As shown in fig. 1, the present embodiment provides a near-duplicate image retrieval method based on a depth learning feature of a consistent region: in the off-line stage, SIFT features are extracted from all images in the image library, then each SIFT feature is quantized into a visual word by using a K-Means clustering method, and the visual word is stored in a constructed inverted index file. And in the online stage, the same feature extraction and quantization methods are used for the input query image, the similarity between the quantized SIFT features and the features in the index file is calculated, the obtained similarity results are sequenced, and the image related to the query image, namely the candidate image, is sequentially output. The above process is to use the Bag-of-visual-words (BOW) model to perform image retrieval. In addition, in order to reduce the calculation complexity of detecting the target area in the image and extracting the features, the method uses the existing area detection EdgeBox algorithm to extract the target area from all the images in the image library in an off-line stage, and extracts the CNN features from all the target areas in the candidate images. In order to ensure that the region pairs with visual consistency are detected between the near-repeated images, in an online stage, the characteristics of SIFT features are fully utilized to position the near-repeated regions consistent with the target region in the query image, the near-repeated region pairs are formed, and compact CNN features are extracted from the near-repeated region pairs, so that the accuracy and efficiency of near-repeated image retrieval are improved. The specific steps are as follows:

step 1: and extracting 128-dimensional SIFT features from all the images in the image library.

Step 2: BOW quantization is carried out on the extracted SIFT features: and performing K-means clustering on all the extracted SIFT features, dividing all the extracted SIFT features into E categories, representing each category by using a visual word, and classifying the SIFT features quantized to the same visual word into one category. The set of all visual word labels constitutes a visual dictionary. Thus, each image can be described by several visual words.
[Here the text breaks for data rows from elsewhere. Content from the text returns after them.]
This is an optimization exercise on Yosys and OpenROAD, whose aim is small area, not a production implementation. The RTL was checked by simulation tests, not by an equivalence proof against the original design. The clock input has no modelled driver; a real chip could not lean on it and would need a root buffer or a full tree.

## filt_ppd
module filt_ppd (
  input  wire               i_rst_an,    
  input  wire               i_ena,       
  input  wire               i_clk,       
  input  wire signed [5:0]  i_data,      
  output wire signed [27:0] o_data,      
  output wire               o_sclk       
);
For scale: about 38 I/O pins.
Settings: LEC_CHECK=0, CAP_MARGIN=20, CORE_MARGIN=2, CORE_UTILIZATION=40, SLEW_MARGIN=20, SYNTH_HIERARCHICAL=1, SYNTH_MINIMUM_KEEP_SIZE=0; clock period 25.0 ns.
standard.sh (not shown) runs the stock make flow with config.mk's settings and CLKGATE_MAP_FILE= SYNTH_SCRIPT=/design/flow/synth_recipe.tcl, a recipe that flattens the netlist after the stock synthesis.
==> flow/flow/run.sh <==
#!/bin/bash
# Own layout flow: the standard synthesis, then an area re-mapping of the
# combinational logic between the registers and adder cells (registers, full
# and half adders are kept as they are, with their names; adder cells with an
# unused output become the plain gate they reduce to), then the standard
# layout with smaller port buffers, a clock tree with fewer and smaller
# buffers where the clock slew allows, and smaller cells where slew, load and
# timing keep a margin.
# Each tool's full output goes to a log file of its own in this folder.
set -euo pipefail
W=$(pwd)
export PLATFORM_LIB=$FLOW_HOME/platforms/$FLOW_PLATFORM/lib/sky130_fd_sc_hd__tt_025C_1v80.lib
R=$W/orfs/results/$FLOW_PLATFORM/filt_ppd/base
L=$W/orfs/logs/$FLOW_PLATFORM/filt_ppd/base

# 1. standard synthesis
bash standard.sh synth > $W/log_1_synth.log 2>&1

# 2. re-map the combinational logic for area
cp $R/1_2_yosys.v $W/synth_standard.v
DONT_USE=$(grep -o -- '-dont_use [^ ]*' $L/1_2_yosys.log | sort -u | tr '\n' ' ')
python3 $W/flow/prep.py $W/synth_standard.v $W/synth_prep.v > $W/log_2_prep.log 2>&1
export REOPT_IN=$W/synth_prep.v
export REOPT_OUT=$W/synth_reopt.v
export REOPT_DONT_USE="$DONT_USE"
export REOPT_SCRIPT=$W/flow/abc_area.script
yosys -c $W/flow/reopt.tcl > $W/log_2_reopt.log 2>&1
cp $W/synth_reopt.v $R/1_2_yosys.v
rm -f $R/1_synth.odb $R/1_synth.sdc

# 3. layout up to the clock tree
ARGS=("BUFFER_PORTS_ARGS=-buffer_cell sky130_fd_sc_hd__buf_1"
      "CTS_ARGS=-sink_clustering_enable -repair_clock_nets -dont_use_dummy_load -buf_list sky130_fd_sc_hd__clkbuf_8 -sink_clustering_size 30 -sink_clustering_max_diameter 150")
bash standard.sh "${ARGS[@]}" cts > $W/log_3_layout_cts.log 2>&1

# 4. a clock tree with fewer buffers (the clock port drives 4 leaf buffers), if
#    the clock slew at the flip-flops stays low; then smaller leaf buffers where
#    the clock pins they drive keep a low slew
RESULTS=$R CLK_SLEW_LIMIT=0.112 CLK_LEAVES=4 CLK_PORT=i_clk CLK_LEAF_CELL=sky130_fd_sc_hd__clkbuf_8 CLK_BIG_CELL=sky130_fd_sc_hd__clkbuf_16 \
  openroad -no_init -exit $W/flow/clk_tree.tcl > $W/log_4_clk_tree.log 2>&1
RESULTS=$R CLK_SLEW_LIMIT=0.095 openroad -no_init -exit $W/flow/clk_resize.tcl > $W/log_4_clk_resize.log 2>&1
# smaller logic cells and repair buffers where slew, capacitance and timing keep a margin
RESULTS=$R DS_MARGIN=0.2 openroad -no_init -exit $W/flow/downsize.tcl > $W/log_4_downsize.log 2>&1

# 5. rest of the layout
bash standard.sh "${ARGS[@]}" finish > $W/log_5_layout.log 2>&1
==> flow/flow/abc_area.script <==
strash
&get -n
&deepsyn -T 30
&put
dch -f
amap
strash
&get -n
&deepsyn -T 30
&put
dch -f
amap
topo
==> flow/flow/downsize.tcl <==
# Replace upsized logic cells and repair buffers by smaller cells of the same
# function where the design keeps a margin on max slew and max capacitance and
# its setup and hold slack stay positive (placement parasitics).
set r $::env(RESULTS)
read_db $r/4_cts.odb
read_liberty $::env(PLATFORM_LIB)
read_sdc $r/4_cts.sdc
source $::env(FLOW_HOME)/platforms/$::env(FLOW_PLATFORM)/setRC.tcl
set_propagated_clock [all_clocks]
set margin $::env(DS_MARGIN)
set db [ord::get_db]
set block [ord::get_db_block]
proc ok {margin} {
  estimate_parasitics -placement
  if {[sta::max_slew_violation_count] > 0 || [sta::max_capacitance_violation_count] > 0} { return 0 }
  if {[sta::max_slew_check_slack_limit] < $margin} { return 0 }
  if {[sta::max_capacitance_check_slack_limit] < $margin} { return 0 }
  if {[sta::worst_slack_cmd max] < 1e-9 || [sta::worst_slack_cmd min] < 0.1e-9} { return 0 }
  return 1
}
if {![ok $margin]} { puts "downsize: design already below margin, nothing done"; exit }
set saved 0.0
foreach inst [$block getInsts] {
  set m [$inst getMaster]
  set mn [$m getName]
  if {![regexp {^(sky130_fd_sc_hd__[a-z0-9]+)_([0-9]+)$} $mn -> fam sz]} { continue }
  if {[string match "*__df*" $fam] || [string match "*__clk*" $fam] || [string match "*__fa" $fam] || [string match "*__ha" $fam]} { continue }
  if {[string match "*tap*" $fam] || [string match "*fill*" $fam] || [string match "*decap*" $fam] || [string match "*conb*" $fam]} { continue }
  set area [expr {[$m getWidth] * [$m getHeight]}]
  set cands {}
  foreach s {0 1 2 4} {
    set c [$db findMaster ${fam}_$s]
    if {$c == "NULL" || $c == ""} { continue }
    set ca [expr {[$c getWidth] * [$c getHeight]}]
    if {$ca < $area} { lappend cands [list $ca $c] }
  }
  foreach cc [lsort -real -index 0 $cands] {
    set c [lindex $cc 1]
    $inst swapMaster $c
    if {[ok $margin]} {
      puts "downsize: [$inst getName] $mn -> [$c getName]"
      set saved [expr {$saved + ($area - [lindex $cc 0]) / 1e6}]
      set m $c
      break
    }
    $inst swapMaster $m
  }
}
estimate_parasitics -placement
puts "downsize: saved [format %.2f $saved] um2; slew margin [format %.3f [sta::max_slew_check_slack_limit]], cap margin [format %.3f [sta::max_capacitance_check_slack_limit]]"
detailed_placement
check_placement
write_db $r/4_cts.odb
Other scripts of this flow, unchanged in this note and not shown: flow/flow/clk_resize.tcl, flow/flow/clk_tree.tcl, flow/flow/prep.py, flow/flow/reopt.tcl
The starting point produced a clean layout.
Change:
--- a/flow/flow/run.sh
+++ b/flow/flow/run.sh
@@ -41,5 +41,5 @@
 RESULTS=$R CLK_SLEW_LIMIT=0.095 openroad -no_init -exit $W/flow/clk_resize.tcl > $W/log_4_clk_resize.log 2>&1
 # smaller logic cells and repair buffers where slew, capacitance and timing keep a margin
-RESULTS=$R DS_MARGIN=0.2 openroad -no_init -exit $W/flow/downsize.tcl > $W/log_4_downsize.log 2>&1
+RESULTS=$R DS_MARGIN=0.1 openroad -no_init -exit $W/flow/downsize.tcl > $W/log_4_downsize.log 2>&1
 
 # 5. rest of the layout
==> flow/flow/abc_area.script (replaced) <==
strash
&get -n
&deepsyn -T 30
&put
dch -f
amap
topo
=> The changed run finished with timing, DRC and antenna clean. Clock skew hardly moves. First-iteration DRC count came out higher by a little under a tenth. Register-to-register slack is better by 0.53 ns. Critical path depth stays the same. Routed wire length rose slightly. Utilization is about the same. Design area is higher slightly. Maximum frequency shrinks slightly. Final cell count climbs slightly.

[static timing again, ports no longer ideal]
How much do the figures lean on ideal ports? The routed layouts below were timed once more, with nothing changed but the port constraints.
Step 1 assumes that a clkbuf_16 drives the clock port and a buf_2 every other input.
Step 2 moves the port delays by t, midway between the first and last clock arrival at a register: inputs arrive t later, outputs are due t later. That takes back most of the time a late clock gives input paths.
a / b / c = no drivers / after step 1 / after step 2; a / b = the first two.
run | t, ns | slack for setup (ns) | worst setup path after step 2 | slew at the worst register clock pin (ns) | worst data-port slew with drivers (ns)
the first run | 0.229 | 8.773 / 8.828 / 8.599 | input to register | 0.11 / 0.11 | 0.05
the second run | 0.235 | 8.450 / 8.509 / 8.274 | input to register | 0.11 / 0.11 | 0.05
After both steps setup and hold are still met in every run listed. For the second run, which loses most, drivers alone change the setup slack by +0.059 ns; drivers and shift together by -0.176 ns.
And step 3: in order to improve the efficiency of image retrieval, an inverted index is established for all SIFT features. The indexed features not only record the ID of the image to which they belong, but also its orientation, scale and coordinates and other relevant information. This information will further be used to generate potential near-duplicate region pairs. The inverted index is shown in fig. 2.

And 4, step 4: by using an inverted index structure, SIFT features quantized from any two different images to the same visual word are considered to match, and the similarity between the images is measured by counting the number of SIFT features shared between the two images. When images in the image library share 5 pairs or more of SIFT feature pairs with the input query image, the images are considered as candidate images. Therefore, a large number of irrelevant images can be filtered out, and the time complexity of image detection areas and feature extraction is reduced.

And 5: since the EdgeBox algorithm can achieve high recall by computing an information edge map, meaningful target regions are detected from the image that are most likely to be copied and propagated between near-duplicate images. Furthermore, the edge calculation of the algorithm is efficient and the calculated edge map is sparse with low computational complexity. Most importantly, the algorithm can directly detect the target region from the edge information of the image without a learning process based on a deep learning network. Therefore, the algorithm has strong flexibility. The method comprises the following specific steps:

step 5-1: a set of target regions is detected for each candidate image using the EdgeBox algorithm.

Step 5-2: in order to avoid that small regions negatively affect the image retrieval, the present embodiment will delete regions with an area smaller than M/5 × N/5, where M and N are the width and height of the image, respectively.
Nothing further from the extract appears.